After that, I felt ridiculously stretched and at the same time loose and relaxed. I spent the following day feeling very comfortable with my body (apart from aches and pains here and there). So I ventured to dip my toes in again, and this time it was Kundalini Yoga – a morning session, complete with birdsong. This was possibly the most rigorous workout I have ever experienced – including those hectic aerobics sessions I used to attend in my younger days. I have all kinds of things wrong with my back (I won’t bore you with details). By the end of the class, it had been twisted, stretched and massaged in a hundred different ways, while sweet and soothing music murmured to me in the background. For the next two days, my muscles quietly complained to me – including some I never knew existed – but I felt great. Invigorated inside and out.

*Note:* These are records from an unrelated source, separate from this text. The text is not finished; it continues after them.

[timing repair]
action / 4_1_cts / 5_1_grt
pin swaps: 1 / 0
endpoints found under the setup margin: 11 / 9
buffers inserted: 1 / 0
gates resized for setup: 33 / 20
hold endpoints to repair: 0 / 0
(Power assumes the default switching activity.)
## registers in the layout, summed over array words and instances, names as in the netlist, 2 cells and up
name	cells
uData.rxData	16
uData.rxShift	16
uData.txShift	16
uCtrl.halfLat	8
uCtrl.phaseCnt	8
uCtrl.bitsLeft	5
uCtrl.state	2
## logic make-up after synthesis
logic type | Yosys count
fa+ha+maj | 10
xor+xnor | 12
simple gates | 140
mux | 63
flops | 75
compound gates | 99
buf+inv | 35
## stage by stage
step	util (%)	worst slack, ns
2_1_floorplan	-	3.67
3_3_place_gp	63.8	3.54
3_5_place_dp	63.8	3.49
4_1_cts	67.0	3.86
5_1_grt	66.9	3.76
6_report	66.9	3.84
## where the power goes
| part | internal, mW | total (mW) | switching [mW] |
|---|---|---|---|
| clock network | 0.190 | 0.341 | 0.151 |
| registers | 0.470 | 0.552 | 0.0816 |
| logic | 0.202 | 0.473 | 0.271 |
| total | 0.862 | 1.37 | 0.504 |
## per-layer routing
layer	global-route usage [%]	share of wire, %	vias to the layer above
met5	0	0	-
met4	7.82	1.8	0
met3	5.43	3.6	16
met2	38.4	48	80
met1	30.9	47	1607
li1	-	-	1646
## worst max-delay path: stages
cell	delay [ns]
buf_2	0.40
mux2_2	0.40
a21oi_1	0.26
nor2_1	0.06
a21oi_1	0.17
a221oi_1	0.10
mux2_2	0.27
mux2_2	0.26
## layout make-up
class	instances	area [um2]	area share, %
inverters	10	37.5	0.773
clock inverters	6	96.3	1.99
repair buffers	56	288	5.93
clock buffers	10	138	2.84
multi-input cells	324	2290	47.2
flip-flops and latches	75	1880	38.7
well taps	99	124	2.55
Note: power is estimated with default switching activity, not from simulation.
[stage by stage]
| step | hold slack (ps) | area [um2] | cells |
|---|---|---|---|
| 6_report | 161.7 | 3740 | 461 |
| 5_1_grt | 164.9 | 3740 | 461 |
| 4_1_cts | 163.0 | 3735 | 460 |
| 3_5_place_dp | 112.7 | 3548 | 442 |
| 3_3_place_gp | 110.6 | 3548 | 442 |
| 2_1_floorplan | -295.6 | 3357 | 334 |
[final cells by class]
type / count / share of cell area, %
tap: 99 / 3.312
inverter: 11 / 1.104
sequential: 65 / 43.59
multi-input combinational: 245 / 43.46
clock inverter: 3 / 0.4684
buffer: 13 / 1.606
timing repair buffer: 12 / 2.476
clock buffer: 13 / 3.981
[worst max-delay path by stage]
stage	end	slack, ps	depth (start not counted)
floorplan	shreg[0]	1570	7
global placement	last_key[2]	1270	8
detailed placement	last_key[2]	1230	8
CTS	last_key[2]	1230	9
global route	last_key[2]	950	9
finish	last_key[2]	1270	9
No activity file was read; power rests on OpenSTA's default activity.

Yesterday, I took my husband along to a Tai Chi session. We are both complete novices, my only brush with martial arts having been a huge enthusiasm for judo at high school in England. We were both nervous. We both, of course, found it ridiculously hard even to walk in the correct way from one end of the room to the other. For those who don’t know, or have never practiced yoga (or tai chi): None of it is as easy as it looks. It is incredibly demanding. You find yourself in an impossible position where you are supposed to have reached the floor – and you are only half way down. And then you remember – oh, I’m not breathing! Breathe…
I have seen people doing Tai Chi in the park; it looks so easy and relaxed. Well it isn’t easy, although one day it might get easier. We are both determined to try. If at first you don’t succeed…
At the end of our Tai Chi class, we went outside onto the lawn. Grey clouds floated around, serving no useful purpose. With our toes deliciously tucked into the thick grass, we raised our arms and faces to call down some rain. Later that afternoon, large warm drops of rain fell for five minutes, and then stopped. No, we were thinking of a bit more than that, Oh Rain God.
Did I mention that all of the above has been an uplifting experience? Truly. My head feels clear and alert, and the rest of my body is trying hard to catch up. I could get addicted to this.
Moreover, Deepak Chopra is starting one of his online meditation series on Monday. “You will hear a soft bell…” In the end, both my mind and body will feel so light, I might just float away.